- **WHAT TO DO**: Reproduce the first line of the entries that follow and each later line, word for word, ending with the one containing "export CAP_MARGIN = 20".

****

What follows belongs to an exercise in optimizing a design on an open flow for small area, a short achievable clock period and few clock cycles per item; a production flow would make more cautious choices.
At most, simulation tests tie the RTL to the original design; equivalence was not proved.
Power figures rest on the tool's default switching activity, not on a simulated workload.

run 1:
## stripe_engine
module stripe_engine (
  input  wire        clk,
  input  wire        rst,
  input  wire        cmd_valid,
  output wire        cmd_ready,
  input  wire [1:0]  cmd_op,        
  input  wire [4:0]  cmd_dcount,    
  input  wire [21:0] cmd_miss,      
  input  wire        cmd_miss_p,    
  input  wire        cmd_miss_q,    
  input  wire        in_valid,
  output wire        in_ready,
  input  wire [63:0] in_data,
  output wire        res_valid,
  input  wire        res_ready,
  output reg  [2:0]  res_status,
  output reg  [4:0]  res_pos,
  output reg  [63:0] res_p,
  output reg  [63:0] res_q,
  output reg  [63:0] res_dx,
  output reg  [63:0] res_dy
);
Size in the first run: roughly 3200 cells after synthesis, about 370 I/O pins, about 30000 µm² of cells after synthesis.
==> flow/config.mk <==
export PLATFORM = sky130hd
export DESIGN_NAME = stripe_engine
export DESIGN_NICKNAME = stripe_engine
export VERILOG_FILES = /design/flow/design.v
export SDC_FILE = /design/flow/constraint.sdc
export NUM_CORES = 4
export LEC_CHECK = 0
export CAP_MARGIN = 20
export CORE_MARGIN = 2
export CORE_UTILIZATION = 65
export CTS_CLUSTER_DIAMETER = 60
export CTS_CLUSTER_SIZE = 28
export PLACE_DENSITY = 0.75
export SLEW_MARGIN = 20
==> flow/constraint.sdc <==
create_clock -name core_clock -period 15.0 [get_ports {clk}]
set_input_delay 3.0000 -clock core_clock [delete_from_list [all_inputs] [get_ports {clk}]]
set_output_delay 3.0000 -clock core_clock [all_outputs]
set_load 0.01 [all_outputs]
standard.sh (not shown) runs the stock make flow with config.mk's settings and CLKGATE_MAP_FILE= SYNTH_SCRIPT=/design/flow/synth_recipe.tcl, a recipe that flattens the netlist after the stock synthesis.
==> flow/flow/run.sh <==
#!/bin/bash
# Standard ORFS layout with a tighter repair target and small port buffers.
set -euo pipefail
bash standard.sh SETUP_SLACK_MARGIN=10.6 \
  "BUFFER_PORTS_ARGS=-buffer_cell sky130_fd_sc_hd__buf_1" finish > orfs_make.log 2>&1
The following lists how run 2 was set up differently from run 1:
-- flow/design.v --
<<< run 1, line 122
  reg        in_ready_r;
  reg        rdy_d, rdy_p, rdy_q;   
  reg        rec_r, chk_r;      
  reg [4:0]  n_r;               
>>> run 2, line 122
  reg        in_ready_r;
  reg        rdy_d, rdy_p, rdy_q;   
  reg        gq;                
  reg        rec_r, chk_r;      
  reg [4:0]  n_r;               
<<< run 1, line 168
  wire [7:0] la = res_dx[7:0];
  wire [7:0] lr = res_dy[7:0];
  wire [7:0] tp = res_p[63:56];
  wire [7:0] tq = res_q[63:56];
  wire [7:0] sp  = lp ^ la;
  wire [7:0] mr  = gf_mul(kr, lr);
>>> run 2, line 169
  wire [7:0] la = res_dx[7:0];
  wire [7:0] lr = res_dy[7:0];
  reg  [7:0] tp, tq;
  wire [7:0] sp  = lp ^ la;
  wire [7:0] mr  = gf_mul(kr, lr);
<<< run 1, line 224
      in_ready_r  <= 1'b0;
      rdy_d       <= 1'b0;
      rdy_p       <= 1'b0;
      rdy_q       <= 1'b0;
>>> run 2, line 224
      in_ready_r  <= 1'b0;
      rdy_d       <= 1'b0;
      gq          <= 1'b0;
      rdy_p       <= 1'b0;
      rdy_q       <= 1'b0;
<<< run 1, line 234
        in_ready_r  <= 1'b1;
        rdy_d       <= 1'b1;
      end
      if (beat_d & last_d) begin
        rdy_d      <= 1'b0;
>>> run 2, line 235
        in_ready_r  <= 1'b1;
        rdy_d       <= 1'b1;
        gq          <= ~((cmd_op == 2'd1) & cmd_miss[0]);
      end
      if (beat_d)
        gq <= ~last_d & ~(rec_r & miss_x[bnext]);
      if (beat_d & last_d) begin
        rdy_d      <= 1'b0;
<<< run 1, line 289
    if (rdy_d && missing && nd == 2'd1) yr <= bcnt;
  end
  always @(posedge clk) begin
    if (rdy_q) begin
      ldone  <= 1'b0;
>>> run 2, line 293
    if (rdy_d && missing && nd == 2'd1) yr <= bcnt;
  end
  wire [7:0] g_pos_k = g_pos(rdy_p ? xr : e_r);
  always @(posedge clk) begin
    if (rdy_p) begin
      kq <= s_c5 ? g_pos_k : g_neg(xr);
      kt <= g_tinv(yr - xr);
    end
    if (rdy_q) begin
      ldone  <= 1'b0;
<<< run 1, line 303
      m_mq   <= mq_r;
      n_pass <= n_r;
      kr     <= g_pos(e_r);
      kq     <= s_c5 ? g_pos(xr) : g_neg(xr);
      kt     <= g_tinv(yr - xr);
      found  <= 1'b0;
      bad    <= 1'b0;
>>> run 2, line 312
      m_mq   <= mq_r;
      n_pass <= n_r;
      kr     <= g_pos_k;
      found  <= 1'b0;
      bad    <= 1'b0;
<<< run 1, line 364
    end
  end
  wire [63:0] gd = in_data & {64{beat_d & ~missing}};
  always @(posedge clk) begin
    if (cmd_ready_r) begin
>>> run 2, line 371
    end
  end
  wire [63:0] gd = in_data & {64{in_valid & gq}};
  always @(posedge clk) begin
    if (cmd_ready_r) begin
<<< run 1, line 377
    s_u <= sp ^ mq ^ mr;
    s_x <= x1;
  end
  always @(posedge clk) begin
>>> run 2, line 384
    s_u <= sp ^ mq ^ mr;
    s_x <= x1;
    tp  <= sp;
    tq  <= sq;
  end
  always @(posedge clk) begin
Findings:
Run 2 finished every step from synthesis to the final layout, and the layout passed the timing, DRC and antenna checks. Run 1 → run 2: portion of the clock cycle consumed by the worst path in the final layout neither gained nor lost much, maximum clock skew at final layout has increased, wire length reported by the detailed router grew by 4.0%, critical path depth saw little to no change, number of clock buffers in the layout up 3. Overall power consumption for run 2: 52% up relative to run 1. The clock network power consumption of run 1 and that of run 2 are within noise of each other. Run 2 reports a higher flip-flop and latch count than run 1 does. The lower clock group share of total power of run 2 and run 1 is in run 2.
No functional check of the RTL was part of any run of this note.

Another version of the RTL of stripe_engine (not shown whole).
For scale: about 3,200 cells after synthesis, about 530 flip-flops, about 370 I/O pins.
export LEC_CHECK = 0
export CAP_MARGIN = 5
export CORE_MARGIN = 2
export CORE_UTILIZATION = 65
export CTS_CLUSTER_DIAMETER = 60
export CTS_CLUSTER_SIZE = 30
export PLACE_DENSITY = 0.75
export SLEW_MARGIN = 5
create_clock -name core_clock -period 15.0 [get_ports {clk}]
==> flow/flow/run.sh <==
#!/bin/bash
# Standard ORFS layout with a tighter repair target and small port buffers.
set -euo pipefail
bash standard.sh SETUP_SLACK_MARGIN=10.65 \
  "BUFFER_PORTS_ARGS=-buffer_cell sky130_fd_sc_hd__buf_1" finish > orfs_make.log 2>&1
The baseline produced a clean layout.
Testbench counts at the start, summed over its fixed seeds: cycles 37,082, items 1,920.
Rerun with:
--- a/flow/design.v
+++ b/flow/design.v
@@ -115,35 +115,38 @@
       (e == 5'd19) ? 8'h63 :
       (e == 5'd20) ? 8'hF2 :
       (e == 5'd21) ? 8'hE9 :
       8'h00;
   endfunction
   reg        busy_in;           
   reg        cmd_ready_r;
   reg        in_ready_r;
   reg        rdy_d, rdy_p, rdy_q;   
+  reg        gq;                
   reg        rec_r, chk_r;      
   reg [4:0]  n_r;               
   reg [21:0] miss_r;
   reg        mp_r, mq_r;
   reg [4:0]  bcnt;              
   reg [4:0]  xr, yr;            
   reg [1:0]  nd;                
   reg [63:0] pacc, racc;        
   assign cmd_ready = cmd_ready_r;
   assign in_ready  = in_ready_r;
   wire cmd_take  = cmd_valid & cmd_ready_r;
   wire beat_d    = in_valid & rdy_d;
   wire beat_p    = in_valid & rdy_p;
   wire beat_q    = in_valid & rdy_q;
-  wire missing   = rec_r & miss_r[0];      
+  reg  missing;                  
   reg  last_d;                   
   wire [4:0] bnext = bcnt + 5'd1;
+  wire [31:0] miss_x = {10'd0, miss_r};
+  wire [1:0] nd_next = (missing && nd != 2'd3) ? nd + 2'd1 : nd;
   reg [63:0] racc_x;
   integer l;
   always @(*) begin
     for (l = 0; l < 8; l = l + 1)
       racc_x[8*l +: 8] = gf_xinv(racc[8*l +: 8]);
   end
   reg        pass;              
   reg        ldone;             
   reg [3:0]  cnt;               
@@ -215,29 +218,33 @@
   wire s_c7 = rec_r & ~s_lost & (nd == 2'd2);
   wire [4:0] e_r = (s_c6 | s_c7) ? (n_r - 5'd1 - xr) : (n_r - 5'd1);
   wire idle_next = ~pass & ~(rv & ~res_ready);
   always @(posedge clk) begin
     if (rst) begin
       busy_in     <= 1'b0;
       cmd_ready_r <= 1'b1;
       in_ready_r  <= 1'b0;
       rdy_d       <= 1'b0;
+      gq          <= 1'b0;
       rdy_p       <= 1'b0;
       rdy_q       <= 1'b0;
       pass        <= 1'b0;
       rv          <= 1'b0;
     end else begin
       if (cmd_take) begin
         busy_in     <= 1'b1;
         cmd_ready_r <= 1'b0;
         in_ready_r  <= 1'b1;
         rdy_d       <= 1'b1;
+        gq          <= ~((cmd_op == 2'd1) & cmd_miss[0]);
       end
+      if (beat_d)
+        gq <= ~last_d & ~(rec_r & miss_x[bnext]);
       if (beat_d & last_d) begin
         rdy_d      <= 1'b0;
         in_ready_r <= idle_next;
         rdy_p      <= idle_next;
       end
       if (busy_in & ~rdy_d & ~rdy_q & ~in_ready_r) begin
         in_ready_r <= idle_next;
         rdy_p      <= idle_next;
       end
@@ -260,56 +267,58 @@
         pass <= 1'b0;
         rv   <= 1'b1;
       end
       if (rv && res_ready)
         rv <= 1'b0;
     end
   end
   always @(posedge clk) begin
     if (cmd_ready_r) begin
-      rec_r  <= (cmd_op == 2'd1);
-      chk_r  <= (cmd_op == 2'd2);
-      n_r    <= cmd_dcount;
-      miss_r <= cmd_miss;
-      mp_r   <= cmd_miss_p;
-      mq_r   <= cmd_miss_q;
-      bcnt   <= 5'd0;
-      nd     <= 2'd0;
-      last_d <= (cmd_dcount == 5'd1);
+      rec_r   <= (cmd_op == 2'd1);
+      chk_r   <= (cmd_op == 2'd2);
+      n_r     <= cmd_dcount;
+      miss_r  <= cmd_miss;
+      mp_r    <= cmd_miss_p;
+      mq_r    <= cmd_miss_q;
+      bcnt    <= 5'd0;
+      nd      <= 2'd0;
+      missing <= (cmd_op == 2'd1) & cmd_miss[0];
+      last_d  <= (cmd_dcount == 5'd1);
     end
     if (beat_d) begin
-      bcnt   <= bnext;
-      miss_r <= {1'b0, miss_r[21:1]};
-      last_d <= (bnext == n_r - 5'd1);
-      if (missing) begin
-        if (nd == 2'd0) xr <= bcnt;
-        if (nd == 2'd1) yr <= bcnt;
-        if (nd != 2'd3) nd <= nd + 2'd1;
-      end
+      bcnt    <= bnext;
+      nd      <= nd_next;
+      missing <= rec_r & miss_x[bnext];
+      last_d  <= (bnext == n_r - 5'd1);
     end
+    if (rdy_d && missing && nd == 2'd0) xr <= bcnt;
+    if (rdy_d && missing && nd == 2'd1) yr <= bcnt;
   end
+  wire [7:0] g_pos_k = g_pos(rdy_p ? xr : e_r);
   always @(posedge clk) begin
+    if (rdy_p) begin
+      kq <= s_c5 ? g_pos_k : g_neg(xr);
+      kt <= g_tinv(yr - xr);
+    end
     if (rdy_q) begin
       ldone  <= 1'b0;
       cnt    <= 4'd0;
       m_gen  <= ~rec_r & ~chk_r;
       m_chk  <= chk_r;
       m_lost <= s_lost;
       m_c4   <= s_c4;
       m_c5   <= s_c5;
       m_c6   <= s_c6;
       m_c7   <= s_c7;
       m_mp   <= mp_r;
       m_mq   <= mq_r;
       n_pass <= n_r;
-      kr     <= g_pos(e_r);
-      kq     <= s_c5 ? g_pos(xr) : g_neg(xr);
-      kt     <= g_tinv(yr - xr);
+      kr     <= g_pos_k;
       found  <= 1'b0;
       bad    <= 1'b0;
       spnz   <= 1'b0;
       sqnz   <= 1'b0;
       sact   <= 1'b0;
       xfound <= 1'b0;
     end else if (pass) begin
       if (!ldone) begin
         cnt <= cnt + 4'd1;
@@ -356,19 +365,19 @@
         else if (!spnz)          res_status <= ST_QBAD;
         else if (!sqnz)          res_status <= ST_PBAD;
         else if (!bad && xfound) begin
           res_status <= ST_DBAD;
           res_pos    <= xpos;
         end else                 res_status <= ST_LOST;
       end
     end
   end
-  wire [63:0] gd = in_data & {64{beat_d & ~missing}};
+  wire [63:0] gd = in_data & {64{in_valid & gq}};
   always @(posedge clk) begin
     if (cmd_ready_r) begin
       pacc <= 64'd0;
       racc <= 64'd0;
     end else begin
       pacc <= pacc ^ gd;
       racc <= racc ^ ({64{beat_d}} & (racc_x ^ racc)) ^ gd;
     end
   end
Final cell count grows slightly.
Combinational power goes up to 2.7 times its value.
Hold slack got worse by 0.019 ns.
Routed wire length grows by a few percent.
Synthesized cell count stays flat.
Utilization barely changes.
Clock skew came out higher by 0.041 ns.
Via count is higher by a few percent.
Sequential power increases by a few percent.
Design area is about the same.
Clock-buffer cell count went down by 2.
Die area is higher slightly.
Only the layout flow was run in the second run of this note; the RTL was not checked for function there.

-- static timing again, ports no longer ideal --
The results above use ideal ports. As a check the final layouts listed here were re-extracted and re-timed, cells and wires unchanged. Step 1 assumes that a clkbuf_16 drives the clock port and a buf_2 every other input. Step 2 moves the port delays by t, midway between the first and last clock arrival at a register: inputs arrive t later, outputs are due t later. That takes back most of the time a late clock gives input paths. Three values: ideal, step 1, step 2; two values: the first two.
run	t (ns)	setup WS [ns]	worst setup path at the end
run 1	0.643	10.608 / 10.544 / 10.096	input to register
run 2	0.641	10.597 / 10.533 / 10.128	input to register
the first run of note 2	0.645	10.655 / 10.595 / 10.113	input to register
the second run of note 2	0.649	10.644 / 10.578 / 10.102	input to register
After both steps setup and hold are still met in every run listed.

****

- **RESPONSE BELOW**:
What follows belongs to an exercise in optimizing a design on an open flow for small area, a short achievable clock period and few clock cycles per item; a production flow would make more cautious choices.
At most, simulation tests tie the RTL to the original design; equivalence was not proved.
Power figures rest on the tool's default switching activity, not on a simulated workload.

run 1:
## stripe_engine
module stripe_engine (
  input  wire        clk,
  input  wire        rst,
  input  wire        cmd_valid,
  output wire        cmd_ready,
  input  wire [1:0]  cmd_op,        
  input  wire [4:0]  cmd_dcount,    
  input  wire [21:0] cmd_miss,      
  input  wire        cmd_miss_p,    
  input  wire        cmd_miss_q,    
  input  wire        in_valid,
  output wire        in_ready,
  input  wire [63:0] in_data,
  output wire        res_valid,
  input  wire        res_ready,
  output reg  [2:0]  res_status,
  output reg  [4:0]  res_pos,
  output reg  [63:0] res_p,
  output reg  [63:0] res_q,
  output reg  [63:0] res_dx,
  output reg  [63:0] res_dy
);
Size in the first run: roughly 3200 cells after synthesis, about 370 I/O pins, about 30000 µm² of cells after synthesis.
==> flow/config.mk <==
export PLATFORM = sky130hd
export DESIGN_NAME = stripe_engine
export DESIGN_NICKNAME = stripe_engine
export VERILOG_FILES = /design/flow/design.v
export SDC_FILE = /design/flow/constraint.sdc
export NUM_CORES = 4
export LEC_CHECK = 0
export CAP_MARGIN = 20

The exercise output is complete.